Declarations and the OEC 803(6) business-records pattern
For declarations supporting business records under OEC 803(6) (the analog to FRE 803(6)), the declarant should be a "custodian or other qualified witness" attesting to:
- The record was made at or near the time of the events
- The record was made by, or from information transmitted by, a person with knowledge
- The record was kept in the course of regularly conducted business activity
- It was the regular practice of the business to make such records
This is the foundation pattern for OEC 902(11) certified business records.

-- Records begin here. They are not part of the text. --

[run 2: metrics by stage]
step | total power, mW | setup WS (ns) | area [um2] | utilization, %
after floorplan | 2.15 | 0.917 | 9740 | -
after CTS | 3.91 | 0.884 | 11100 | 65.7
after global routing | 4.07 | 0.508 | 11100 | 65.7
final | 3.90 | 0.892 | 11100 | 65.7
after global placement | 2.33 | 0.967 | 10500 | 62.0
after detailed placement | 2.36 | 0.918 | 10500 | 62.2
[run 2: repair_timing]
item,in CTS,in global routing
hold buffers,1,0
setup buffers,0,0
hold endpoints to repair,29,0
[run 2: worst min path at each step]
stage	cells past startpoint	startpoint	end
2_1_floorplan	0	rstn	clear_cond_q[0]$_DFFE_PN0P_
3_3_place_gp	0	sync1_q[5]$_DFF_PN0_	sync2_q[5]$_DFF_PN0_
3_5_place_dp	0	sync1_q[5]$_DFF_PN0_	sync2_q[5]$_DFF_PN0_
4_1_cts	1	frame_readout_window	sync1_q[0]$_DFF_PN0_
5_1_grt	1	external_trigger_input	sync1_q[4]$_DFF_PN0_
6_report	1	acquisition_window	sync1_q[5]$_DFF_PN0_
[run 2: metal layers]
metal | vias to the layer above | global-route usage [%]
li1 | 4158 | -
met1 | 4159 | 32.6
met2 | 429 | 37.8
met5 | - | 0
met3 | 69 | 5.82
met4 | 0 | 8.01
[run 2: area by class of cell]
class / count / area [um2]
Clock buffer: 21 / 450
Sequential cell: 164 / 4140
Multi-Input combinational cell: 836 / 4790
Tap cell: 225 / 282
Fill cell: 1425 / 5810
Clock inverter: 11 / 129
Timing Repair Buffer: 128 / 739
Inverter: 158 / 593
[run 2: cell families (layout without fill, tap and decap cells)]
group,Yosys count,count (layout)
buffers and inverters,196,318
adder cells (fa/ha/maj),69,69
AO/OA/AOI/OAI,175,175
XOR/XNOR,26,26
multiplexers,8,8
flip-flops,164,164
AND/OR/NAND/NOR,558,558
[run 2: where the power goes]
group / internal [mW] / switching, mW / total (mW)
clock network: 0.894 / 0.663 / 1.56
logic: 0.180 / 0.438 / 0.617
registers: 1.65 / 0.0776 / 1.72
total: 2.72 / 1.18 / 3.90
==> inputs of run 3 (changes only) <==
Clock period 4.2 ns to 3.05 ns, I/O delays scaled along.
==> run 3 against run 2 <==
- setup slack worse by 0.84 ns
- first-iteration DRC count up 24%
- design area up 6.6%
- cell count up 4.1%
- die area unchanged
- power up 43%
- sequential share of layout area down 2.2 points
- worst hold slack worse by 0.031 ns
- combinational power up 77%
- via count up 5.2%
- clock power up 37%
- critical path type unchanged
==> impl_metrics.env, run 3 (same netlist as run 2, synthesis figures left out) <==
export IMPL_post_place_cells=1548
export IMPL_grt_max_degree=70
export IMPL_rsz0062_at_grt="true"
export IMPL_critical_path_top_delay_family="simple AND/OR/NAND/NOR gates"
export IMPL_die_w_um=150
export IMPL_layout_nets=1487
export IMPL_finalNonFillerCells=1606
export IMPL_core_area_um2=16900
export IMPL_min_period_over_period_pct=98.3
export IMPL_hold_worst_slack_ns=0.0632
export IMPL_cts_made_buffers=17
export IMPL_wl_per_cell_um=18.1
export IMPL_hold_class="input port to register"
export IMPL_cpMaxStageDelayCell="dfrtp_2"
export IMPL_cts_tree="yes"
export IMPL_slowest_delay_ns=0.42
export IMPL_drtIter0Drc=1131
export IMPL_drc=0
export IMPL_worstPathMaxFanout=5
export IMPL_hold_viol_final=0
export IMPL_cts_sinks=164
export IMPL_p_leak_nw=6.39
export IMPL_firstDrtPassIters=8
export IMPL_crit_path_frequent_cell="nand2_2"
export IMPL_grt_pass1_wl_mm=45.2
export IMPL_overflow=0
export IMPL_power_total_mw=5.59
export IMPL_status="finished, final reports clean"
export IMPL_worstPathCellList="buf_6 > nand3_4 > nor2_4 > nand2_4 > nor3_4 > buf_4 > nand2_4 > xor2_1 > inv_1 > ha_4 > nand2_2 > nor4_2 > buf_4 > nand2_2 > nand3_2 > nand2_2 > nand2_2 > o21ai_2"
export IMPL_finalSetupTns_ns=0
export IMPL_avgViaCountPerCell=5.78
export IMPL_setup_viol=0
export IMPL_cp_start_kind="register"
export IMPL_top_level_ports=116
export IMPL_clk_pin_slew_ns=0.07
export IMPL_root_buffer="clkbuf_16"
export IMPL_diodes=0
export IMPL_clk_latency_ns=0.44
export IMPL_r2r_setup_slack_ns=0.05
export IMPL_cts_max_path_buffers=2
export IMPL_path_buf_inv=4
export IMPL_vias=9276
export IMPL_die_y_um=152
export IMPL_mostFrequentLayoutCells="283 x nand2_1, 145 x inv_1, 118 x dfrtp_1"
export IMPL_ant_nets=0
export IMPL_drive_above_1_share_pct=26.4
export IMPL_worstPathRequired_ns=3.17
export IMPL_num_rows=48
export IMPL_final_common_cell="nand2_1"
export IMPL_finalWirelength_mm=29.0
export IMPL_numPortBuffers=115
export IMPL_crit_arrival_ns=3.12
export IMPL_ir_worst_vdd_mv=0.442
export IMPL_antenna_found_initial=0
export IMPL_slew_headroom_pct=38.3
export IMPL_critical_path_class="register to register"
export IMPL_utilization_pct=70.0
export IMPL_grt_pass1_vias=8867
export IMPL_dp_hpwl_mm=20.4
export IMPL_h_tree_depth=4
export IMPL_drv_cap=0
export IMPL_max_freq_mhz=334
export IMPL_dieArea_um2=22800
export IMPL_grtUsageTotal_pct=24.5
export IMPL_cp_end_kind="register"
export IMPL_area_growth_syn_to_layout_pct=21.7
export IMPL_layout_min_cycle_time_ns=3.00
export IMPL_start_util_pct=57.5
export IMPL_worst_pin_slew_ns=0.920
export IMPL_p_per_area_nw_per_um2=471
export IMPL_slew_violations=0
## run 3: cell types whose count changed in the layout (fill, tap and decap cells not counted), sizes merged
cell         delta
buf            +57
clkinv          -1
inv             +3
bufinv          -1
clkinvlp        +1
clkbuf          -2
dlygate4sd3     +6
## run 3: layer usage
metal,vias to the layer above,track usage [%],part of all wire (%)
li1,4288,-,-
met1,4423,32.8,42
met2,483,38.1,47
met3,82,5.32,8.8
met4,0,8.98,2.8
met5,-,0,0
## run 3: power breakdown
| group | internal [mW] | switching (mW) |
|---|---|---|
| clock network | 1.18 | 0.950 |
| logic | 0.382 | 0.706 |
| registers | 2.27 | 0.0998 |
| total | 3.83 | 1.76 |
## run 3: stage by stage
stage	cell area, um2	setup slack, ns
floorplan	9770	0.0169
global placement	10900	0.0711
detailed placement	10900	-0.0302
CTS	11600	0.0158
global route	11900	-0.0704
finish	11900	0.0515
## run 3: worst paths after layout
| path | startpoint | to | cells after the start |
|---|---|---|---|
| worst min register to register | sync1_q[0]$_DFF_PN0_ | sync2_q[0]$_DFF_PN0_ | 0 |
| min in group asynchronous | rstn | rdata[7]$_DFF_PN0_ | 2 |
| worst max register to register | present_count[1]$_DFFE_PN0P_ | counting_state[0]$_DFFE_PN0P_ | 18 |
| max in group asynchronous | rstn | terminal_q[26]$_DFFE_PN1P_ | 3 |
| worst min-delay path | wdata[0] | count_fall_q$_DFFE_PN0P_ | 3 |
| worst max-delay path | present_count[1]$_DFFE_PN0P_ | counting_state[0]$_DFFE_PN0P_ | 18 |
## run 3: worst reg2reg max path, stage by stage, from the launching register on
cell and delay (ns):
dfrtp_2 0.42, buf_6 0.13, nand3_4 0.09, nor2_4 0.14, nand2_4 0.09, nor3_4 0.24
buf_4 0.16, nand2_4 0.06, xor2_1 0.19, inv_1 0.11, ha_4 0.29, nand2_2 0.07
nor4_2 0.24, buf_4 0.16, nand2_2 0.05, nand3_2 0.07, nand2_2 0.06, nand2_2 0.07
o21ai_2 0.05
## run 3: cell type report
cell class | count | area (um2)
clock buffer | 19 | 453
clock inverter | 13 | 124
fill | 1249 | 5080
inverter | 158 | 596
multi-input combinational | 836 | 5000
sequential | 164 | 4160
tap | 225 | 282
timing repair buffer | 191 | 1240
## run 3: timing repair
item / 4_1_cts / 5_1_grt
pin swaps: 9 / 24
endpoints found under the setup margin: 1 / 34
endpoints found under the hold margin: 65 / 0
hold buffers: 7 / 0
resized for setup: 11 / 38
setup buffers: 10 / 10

For a debt-buyer plaintiff's declaration attempting to
authenticate the original creditor's records, the declaration
typically fails because the declarant is the debt buyer's
custodian, not the original creditor's. See or-consumer-debt/ references/evidence-debt-buyer.md for the foundational
challenges.
Layered composition
This skill ALWAYS composes with:
or-statewide-format— caption, format, signature block, exhibits
It typically composes with:
or-pro-se— for pro se declarantsor-draft-motion— the declaration usually accompanies a motionor-multcc/or-wccc/or-county-courts— the court header reflects the venue
Quality checks
Before filing:
or-quality-check— format passor-fact-check— verifies that the declaration's facts are consistent with the motion and any exhibits
Common pitfalls
| Pitfall | Consequence |
|---|---|
| Missing the perjury clause | Declaration is invalid; may need to re-execute |
| Argument mixed in with facts | Subject to objection; weakens both motion and decl |
| Facts beyond personal knowledge without basis | OEC 602 objection |
| Wrong jurisdiction in salutation ("California" / "Washington") | Invalid form |
| Lettered exhibits (A, B, C) | Wrong convention for Oregon |
| Static date in the body | Use fill-in blanks for handwritten date |
| No exhibit list | Disorganized record; judge can't navigate |
Cross-references
or-statewide-format/references/templates/declaration.md— full templateor-statewide-format/references/exhibit-handling.md— exhibit conventionsor-pro-se/references/pro-se-drafting-framework.md— drafting principlesor-draft-motion— companion motionor-law-references/references/evidence-rules.md— OEC references
No additional documents ship with this skill.